Extracted entries section start

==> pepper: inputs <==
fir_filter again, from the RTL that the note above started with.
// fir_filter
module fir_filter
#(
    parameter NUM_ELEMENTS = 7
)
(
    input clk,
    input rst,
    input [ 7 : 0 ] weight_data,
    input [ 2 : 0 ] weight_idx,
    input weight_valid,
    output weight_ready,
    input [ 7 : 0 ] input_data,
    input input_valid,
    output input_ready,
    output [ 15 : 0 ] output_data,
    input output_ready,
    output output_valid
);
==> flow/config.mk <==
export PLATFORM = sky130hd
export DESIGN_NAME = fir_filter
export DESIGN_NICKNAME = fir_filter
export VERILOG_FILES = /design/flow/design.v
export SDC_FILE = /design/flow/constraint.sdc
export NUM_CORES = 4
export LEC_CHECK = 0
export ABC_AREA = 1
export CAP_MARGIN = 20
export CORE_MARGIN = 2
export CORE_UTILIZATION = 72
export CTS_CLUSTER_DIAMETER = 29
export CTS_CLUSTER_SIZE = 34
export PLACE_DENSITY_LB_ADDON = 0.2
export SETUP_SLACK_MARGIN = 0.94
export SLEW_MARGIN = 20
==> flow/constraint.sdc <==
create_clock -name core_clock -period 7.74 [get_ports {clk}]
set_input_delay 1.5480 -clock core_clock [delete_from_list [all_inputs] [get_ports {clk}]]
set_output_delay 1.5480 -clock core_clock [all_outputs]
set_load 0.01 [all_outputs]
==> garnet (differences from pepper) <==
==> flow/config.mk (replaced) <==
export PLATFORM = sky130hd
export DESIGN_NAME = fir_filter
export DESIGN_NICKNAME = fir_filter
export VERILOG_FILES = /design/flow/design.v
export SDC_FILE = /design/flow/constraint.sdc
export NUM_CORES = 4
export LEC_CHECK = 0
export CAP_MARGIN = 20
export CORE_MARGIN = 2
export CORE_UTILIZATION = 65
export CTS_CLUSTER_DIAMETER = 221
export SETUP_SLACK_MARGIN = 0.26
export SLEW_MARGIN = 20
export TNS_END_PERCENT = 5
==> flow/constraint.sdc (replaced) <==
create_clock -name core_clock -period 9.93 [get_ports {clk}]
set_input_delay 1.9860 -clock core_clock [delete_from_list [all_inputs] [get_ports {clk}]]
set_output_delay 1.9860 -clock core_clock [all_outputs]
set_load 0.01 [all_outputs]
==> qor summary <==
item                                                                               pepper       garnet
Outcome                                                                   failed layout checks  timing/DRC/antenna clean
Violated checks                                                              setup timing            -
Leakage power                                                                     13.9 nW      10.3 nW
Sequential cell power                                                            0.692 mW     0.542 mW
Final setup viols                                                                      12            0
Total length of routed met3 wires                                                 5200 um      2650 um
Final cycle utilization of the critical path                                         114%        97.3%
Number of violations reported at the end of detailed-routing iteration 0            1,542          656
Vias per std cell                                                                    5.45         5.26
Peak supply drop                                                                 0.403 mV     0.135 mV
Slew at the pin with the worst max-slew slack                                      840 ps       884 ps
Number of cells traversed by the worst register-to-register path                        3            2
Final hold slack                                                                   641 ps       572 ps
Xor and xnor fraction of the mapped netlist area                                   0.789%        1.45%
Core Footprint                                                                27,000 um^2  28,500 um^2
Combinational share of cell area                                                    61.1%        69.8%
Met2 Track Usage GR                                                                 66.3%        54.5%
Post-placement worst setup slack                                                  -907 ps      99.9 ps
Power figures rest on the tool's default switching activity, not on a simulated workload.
Design ftdi_bridge, start of the top module:
module ftdi_bridge
#(
     parameter MODE             = "SYNC"
    ,parameter CLK_DIV          = 2
    ,parameter GP_OUTPUTS       = 32
    ,parameter GP_INPUTS        = 32
    ,parameter GPIO_ADDRESS     = 32'hf0000000
    ,parameter GP_IN_EVENT_MASK = 0
    ,parameter AXI_ID           = 0
)
(
     input           clk_i
    ,input           rst_i
    ,input           ftdi_rxf_i
    ,input           ftdi_txe_i
    ,input  [  7:0]  ftdi_data_in_i
    ,input           mem_awready_i
    ,input           mem_wready_i
    ,input           mem_bvalid_i
    ,input  [  1:0]  mem_bresp_i
    ,input  [  3:0]  mem_bid_i
    ,input           mem_arready_i
    ,input           mem_rvalid_i
    ,input  [ 31:0]  mem_rdata_i
    ,input  [  1:0]  mem_rresp_i
    ,input  [  3:0]  mem_rid_i
    ,input           mem_rlast_i
    ,input  [ 31:0]  gp_inputs_i
    ,output          ftdi_siwua_o
    ,output          ftdi_wrn_o
    ,output          ftdi_rdn_o
    ,output          ftdi_oen_o
    ,output [  7:0]  ftdi_data_out_o
    ,output          mem_awvalid_o
    ,output [ 31:0]  mem_awaddr_o
    ,output [  3:0]  mem_awid_o
    ,output [  7:0]  mem_awlen_o
    ,output [  1:0]  mem_awburst_o
    ,output          mem_wvalid_o
    ,output [ 31:0]  mem_wdata_o
    ,output [  3:0]  mem_wstrb_o
    ,output          mem_wlast_o
    ,output          mem_bready_o
    ,output          mem_arvalid_o
    ,output [ 31:0]  mem_araddr_o
    ,output [  3:0]  mem_arid_o
    ,output [  7:0]  mem_arlen_o
    ,output [  1:0]  mem_arburst_o
    ,output          mem_rready_o
    ,output [ 31:0]  gp_outputs_o
);
clock: 3.11 ns
lec_check: 0
abc_area: 1
cap_margin: 20
core_aspect_ratio: 1.15
core_margin: 7
core_utilization: 26
cts_cluster_diameter: 244
hold_slack_margin: 0.13
max_routing_layer: met5
min_routing_layer: met1
place_density_lb_addon: 0.1
setup_slack_margin: 0.84
slew_margin: 30
tns_end_percent: 35
run.sh (not shown) runs the stock make flow with config.mk's settings and CLKGATE_MAP_FILE=.
The baseline completed without violations.
## build 88
==> flow/design.v <==
module rgst #(
    parameter w=8
)(
    input clk, rst_b, ld, clr, input [w-1:0] d, output reg [w-1:0] q
);
    always @ (posedge clk, negedge rst_b)
        if (!rst_b)                 q <= 0;
        else if (clr)               q <= 0;
        else if (ld)                q <= d;
endmodule
module mschdpath (
    input clk, rst_b,ld_merg,upd_mreg, input [511:0] blk, output [31:0] m0
);
    function [31:0] RtRot(input [31:0] x, input [4:0] p);
        reg [63:0] tmp; begin
        tmp = {x, x} >> p; RtRot = tmp[31:0];end
    endfunction
    function [31:0] Sgm0(input [31:0]x); begin
        Sgm0=RtRot(x,7)^RtRot(x,18)^(x>>3);end
    endfunction
    function [31:0] Sgm1(input [31:0]x); begin
        Sgm1=RtRot(x,17)^RtRot(x,19)^(x>>10);end
    endfunction
    function [31:0] Mux(input sel,input [31:0]d1,d0); begin
        Mux = (sel) ?  d1 : d0 ;end
    endfunction
    function [31:0] Word32(input [511:0]blk, input [3:0]idx); begin
        Word32 = blk[511-32*idx -:32];end
    endfunction
    wire [31:0] m[0:15];
    generate
        genvar k;
        for( k = 0; k < 16; k = k +1) begin:some_name
            if(k < 15)
                rgst #(.w(32)) i0(.clk(clk),.rst_b(rst_b),.clr(1'd0),.ld(upd_mreg),.d(Mux(ld_merg,Word32(blk,k),m[k+1])),.q(m[k]));
            else
                rgst #(.w(32)) i0(.clk(clk),.rst_b(rst_b),.clr(1'd0),.ld(upd_mreg),.d(Mux(ld_merg,Word32(blk,k),m[0] + Sgm0(m[1]) + m[9] + Sgm1(m[14]))),.q(m[k]));
        end
    endgenerate
    assign m0 = m[0];
endmodule
clock: 4.63 ns
lec_check: 0
abc_area: 0
cap_margin: 25
cell_pad_in_sites_detail_placement: 1
cell_pad_in_sites_global_placement: 0
core_aspect_ratio: 1.69
core_margin: 2
core_utilization: 61
cts_cluster_size: 18
hold_slack_margin: 0.06
place_density_lb_addon: 0.05
setup_slack_margin: 0.47
slew_margin: 30
tns_end_percent: 60
run.sh (not shown) runs the stock make flow with config.mk's settings and CLKGATE_MAP_FILE=.
Flow for build 88 halted at detailed placement (3_5_place_dp), error code DPL-0033.
Modified inputs, build 94 compared to build 88
- a change of CORE_UTILIZATION from 61 to 68
- a change of HOLD_SLACK_MARGIN from 0.06 to -0.05
- a deleted TNS_END_PERCENT that had been 60
- a change of CAP_MARGIN from 25 to 20
- a change of SLEW_MARGIN from 30 to 20
- a deleted CELL_PAD_IN_SITES_GLOBAL_PLACEMENT that had been 0
- a deleted PLACE_DENSITY_LB_ADDON that had been 0.05
- a deleted SETUP_SLACK_MARGIN that had been 0.47
- a deleted ABC_AREA that had been 0
- a change of CTS_CLUSTER_SIZE from 18 to 37
- a deleted CORE_ASPECT_RATIO that had been 1.69
- a deleted CELL_PAD_IN_SITES_DETAIL_PLACEMENT that had been 1
- a change of the clock period (ns, I/O delays scaled along) from 4.63 to 3.71
==> results <==
Build 94 had finished all stages when the layout checks came back failing, citing negative setup slack.
Taking build 88 as the reference, in build 94 floorplan die area decreased by about 10% relative to the old numbers; complex-gate fraction of the synthesized area saw little to no change; placer congestion estimate rose 7.0%.
Overall die width: higher on build 94
What build 88 reported for core area has to be multiplied by 0.901 to get the figure for build 94.
#### Input delta (build 34 over build 94)
- CORE_UTILIZATION now 72, was 68
- CTS_CLUSTER_SIZE now 100, was 37
- HOLD_SLACK_MARGIN no longer set, was -0.05
- ABC_AREA now 1, previously not set
- CTS_CLUSTER_DIAMETER now 349, previously not set
- TNS_END_PERCENT now 10, previously not set
- the clock period (ns, I/O delays scaled along) now 1.94, was 3.71
==> results <==
Build 34 never completed; the flow aborted with a tool error in global routing (5_1_grt).
The layout from build 94, despite a flow that completed every stage, fails the layout checks, with the failing checks listed as negative setup slack.
Between build 94 and build 34, worst slack at placement is lower for build 34, build 94 comes in above that.
Looking at synthesized cell count, build 34 sits about 27% above build 94.
Compared to build 94, build 34 has synthesized area per cell 19% lower.
Xor/xnor cell area share of the yosys netlist (build 34 over build 94): decrease, 0.66 points
Build 34 vs build 94 — chip area from the yosys synthesis statistics climbed by a few percent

Extracted entries section end

Lines from the beginning of the data above through the line containing "export SETUP_SLACK_MARGIN = 0.94" are to be returned exactly, and no others.

■ Exercise solution
==> pepper: inputs <==
fir_filter again, from the RTL that the note above started with.
// fir_filter
module fir_filter
#(
    parameter NUM_ELEMENTS = 7
)
(
    input clk,
    input rst,
    input [ 7 : 0 ] weight_data,
    input [ 2 : 0 ] weight_idx,
    input weight_valid,
    output weight_ready,
    input [ 7 : 0 ] input_data,
    input input_valid,
    output input_ready,
    output [ 15 : 0 ] output_data,
    input output_ready,
    output output_valid
);
==> flow/config.mk <==
export PLATFORM = sky130hd
export DESIGN_NAME = fir_filter
export DESIGN_NICKNAME = fir_filter
export VERILOG_FILES = /design/flow/design.v
export SDC_FILE = /design/flow/constraint.sdc
export NUM_CORES = 4
export LEC_CHECK = 0
export ABC_AREA = 1
export CAP_MARGIN = 20
export CORE_MARGIN = 2
export CORE_UTILIZATION = 72
export CTS_CLUSTER_DIAMETER = 29
export CTS_CLUSTER_SIZE = 34
export PLACE_DENSITY_LB_ADDON = 0.2
export SETUP_SLACK_MARGIN = 0.94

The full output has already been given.